*** INFORMATION ***
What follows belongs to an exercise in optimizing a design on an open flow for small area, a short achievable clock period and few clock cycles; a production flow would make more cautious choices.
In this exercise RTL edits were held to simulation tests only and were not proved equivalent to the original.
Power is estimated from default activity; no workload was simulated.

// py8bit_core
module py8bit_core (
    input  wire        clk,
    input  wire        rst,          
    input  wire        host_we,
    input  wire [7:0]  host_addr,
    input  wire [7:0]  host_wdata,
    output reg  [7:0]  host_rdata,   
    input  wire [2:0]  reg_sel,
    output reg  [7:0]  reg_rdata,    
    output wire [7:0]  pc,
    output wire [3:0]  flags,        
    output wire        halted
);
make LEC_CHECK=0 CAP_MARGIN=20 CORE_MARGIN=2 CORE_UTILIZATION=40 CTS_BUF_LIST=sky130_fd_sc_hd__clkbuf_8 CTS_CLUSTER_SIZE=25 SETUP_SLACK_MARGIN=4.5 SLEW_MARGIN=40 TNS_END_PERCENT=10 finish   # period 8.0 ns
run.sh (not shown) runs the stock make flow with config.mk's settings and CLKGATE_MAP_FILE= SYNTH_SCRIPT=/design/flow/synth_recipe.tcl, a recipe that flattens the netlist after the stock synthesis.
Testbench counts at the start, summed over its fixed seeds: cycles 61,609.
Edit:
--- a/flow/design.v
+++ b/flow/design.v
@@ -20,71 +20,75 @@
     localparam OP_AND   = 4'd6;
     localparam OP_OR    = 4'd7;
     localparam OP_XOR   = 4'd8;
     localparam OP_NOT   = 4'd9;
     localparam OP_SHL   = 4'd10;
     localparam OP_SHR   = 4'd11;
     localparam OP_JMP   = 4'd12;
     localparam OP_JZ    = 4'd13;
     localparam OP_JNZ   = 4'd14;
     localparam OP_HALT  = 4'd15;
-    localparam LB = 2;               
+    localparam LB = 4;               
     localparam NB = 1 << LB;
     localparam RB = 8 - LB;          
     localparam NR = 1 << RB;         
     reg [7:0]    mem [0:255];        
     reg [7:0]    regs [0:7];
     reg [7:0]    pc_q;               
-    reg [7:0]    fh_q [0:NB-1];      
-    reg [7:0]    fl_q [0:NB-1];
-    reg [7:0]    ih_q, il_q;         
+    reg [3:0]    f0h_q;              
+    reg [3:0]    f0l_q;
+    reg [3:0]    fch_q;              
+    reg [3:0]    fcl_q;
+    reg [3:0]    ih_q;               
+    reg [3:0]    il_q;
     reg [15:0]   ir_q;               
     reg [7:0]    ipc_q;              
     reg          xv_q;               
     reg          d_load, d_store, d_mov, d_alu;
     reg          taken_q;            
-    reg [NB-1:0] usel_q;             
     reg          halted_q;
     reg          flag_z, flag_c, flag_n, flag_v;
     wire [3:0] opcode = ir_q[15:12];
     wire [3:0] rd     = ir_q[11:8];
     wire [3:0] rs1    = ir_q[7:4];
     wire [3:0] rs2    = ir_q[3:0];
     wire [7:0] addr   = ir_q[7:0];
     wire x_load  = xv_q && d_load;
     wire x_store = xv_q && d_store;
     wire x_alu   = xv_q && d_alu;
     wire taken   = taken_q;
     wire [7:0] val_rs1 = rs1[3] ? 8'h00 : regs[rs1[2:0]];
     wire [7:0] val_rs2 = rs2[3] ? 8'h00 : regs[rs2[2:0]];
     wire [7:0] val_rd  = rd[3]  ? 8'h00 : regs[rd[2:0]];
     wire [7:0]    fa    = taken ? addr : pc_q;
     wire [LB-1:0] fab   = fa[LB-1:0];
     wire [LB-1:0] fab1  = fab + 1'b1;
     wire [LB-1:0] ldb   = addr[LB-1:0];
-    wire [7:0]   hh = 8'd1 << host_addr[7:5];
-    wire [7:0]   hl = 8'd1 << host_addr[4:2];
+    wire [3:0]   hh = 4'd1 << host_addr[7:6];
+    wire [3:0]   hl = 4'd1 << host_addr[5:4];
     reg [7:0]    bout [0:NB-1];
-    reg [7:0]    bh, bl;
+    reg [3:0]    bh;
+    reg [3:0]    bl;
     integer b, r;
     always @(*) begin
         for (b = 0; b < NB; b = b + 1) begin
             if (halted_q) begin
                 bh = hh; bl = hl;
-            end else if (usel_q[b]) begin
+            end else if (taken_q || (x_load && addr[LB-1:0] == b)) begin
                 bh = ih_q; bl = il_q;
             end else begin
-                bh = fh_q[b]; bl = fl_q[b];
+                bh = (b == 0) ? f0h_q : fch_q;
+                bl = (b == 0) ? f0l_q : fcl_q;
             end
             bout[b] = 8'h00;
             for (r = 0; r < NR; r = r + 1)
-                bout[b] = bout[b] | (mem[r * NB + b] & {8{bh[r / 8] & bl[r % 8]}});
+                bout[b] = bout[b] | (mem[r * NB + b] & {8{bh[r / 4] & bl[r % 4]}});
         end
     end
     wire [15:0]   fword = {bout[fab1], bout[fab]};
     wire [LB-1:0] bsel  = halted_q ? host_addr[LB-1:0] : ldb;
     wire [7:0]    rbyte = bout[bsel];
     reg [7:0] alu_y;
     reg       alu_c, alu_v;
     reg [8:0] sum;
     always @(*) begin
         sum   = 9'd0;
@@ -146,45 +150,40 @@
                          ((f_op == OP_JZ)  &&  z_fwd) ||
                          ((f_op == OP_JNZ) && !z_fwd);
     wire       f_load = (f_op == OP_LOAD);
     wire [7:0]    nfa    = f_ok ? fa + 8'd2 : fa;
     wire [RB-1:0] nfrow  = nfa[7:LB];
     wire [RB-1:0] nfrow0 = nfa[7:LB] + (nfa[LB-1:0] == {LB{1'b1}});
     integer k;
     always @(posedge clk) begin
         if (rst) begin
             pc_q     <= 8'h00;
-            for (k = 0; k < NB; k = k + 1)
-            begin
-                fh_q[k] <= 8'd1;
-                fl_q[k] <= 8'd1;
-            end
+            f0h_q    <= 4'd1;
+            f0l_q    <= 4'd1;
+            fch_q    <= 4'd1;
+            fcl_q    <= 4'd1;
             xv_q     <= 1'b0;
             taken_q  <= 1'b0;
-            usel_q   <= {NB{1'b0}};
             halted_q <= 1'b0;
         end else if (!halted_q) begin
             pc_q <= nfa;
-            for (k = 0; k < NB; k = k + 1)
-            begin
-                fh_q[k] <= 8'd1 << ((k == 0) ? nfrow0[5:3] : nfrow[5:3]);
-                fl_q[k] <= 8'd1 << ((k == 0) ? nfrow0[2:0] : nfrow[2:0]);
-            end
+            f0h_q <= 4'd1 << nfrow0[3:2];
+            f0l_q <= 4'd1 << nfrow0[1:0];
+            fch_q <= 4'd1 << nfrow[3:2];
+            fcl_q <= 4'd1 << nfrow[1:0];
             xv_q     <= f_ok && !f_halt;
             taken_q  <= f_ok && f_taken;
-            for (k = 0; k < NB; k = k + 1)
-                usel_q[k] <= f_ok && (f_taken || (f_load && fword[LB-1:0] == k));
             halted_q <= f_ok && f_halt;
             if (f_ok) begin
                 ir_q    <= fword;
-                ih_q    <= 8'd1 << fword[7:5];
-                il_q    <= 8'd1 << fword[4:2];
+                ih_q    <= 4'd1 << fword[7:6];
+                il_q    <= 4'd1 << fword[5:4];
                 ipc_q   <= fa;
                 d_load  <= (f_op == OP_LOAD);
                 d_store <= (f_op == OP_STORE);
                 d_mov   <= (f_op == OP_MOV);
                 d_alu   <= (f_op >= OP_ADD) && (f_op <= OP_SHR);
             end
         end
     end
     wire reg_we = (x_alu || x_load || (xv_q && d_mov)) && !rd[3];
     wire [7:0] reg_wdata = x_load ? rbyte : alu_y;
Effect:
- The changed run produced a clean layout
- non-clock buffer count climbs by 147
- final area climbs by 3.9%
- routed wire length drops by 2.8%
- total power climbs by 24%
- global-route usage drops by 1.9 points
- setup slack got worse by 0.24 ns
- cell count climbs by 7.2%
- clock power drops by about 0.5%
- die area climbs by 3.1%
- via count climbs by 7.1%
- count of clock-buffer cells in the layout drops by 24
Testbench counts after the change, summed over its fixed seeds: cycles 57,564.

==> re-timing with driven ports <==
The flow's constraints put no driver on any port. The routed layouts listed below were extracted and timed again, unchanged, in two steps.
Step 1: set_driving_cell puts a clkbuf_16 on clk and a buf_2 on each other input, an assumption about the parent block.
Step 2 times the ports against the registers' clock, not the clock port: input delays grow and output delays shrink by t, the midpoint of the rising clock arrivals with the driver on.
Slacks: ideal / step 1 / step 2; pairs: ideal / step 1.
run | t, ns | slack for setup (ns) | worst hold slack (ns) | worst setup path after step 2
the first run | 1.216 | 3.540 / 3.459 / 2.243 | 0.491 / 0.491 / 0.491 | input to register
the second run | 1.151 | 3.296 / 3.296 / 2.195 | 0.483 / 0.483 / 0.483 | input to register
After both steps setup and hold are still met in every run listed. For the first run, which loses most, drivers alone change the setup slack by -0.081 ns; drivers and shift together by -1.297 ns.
***
Exactly the lines from the one containing "- non-clock buffer count climbs by 147" through the final line of the records above are needed, copied word for word.

- non-clock buffer count climbs by 147
- final area climbs by 3.9%
- routed wire length drops by 2.8%
- total power climbs by 24%
- global-route usage drops by 1.9 points
- setup slack got worse by 0.24 ns
- cell count climbs by 7.2%
- clock power drops by about 0.5%
- die area climbs by 3.1%
- via count climbs by 7.1%
- count of clock-buffer cells in the layout drops by 24
Testbench counts after the change, summed over its fixed seeds: cycles 57,564.

==> re-timing with driven ports <==
The flow's constraints put no driver on any port. The routed layouts listed below were extracted and timed again, unchanged, in two steps.
Step 1: set_driving_cell puts a clkbuf_16 on clk and a buf_2 on each other input, an assumption about the parent block.
Step 2 times the ports against the registers' clock, not the clock port: input delays grow and output delays shrink by t, the midpoint of the rising clock arrivals with the driver on.
Slacks: ideal / step 1 / step 2; pairs: ideal / step 1.
run | t, ns | slack for setup (ns) | worst hold slack (ns) | worst setup path after step 2
the first run | 1.216 | 3.540 / 3.459 / 2.243 | 0.491 / 0.491 / 0.491 | input to register
the second run | 1.151 | 3.296 / 3.296 / 2.195 | 0.483 / 0.483 / 0.483 | input to register
After both steps setup and hold are still met in every run listed. For the first run, which loses most, drivers alone change the setup slack by -0.081 ns; drivers and shift together by -1.297 ns.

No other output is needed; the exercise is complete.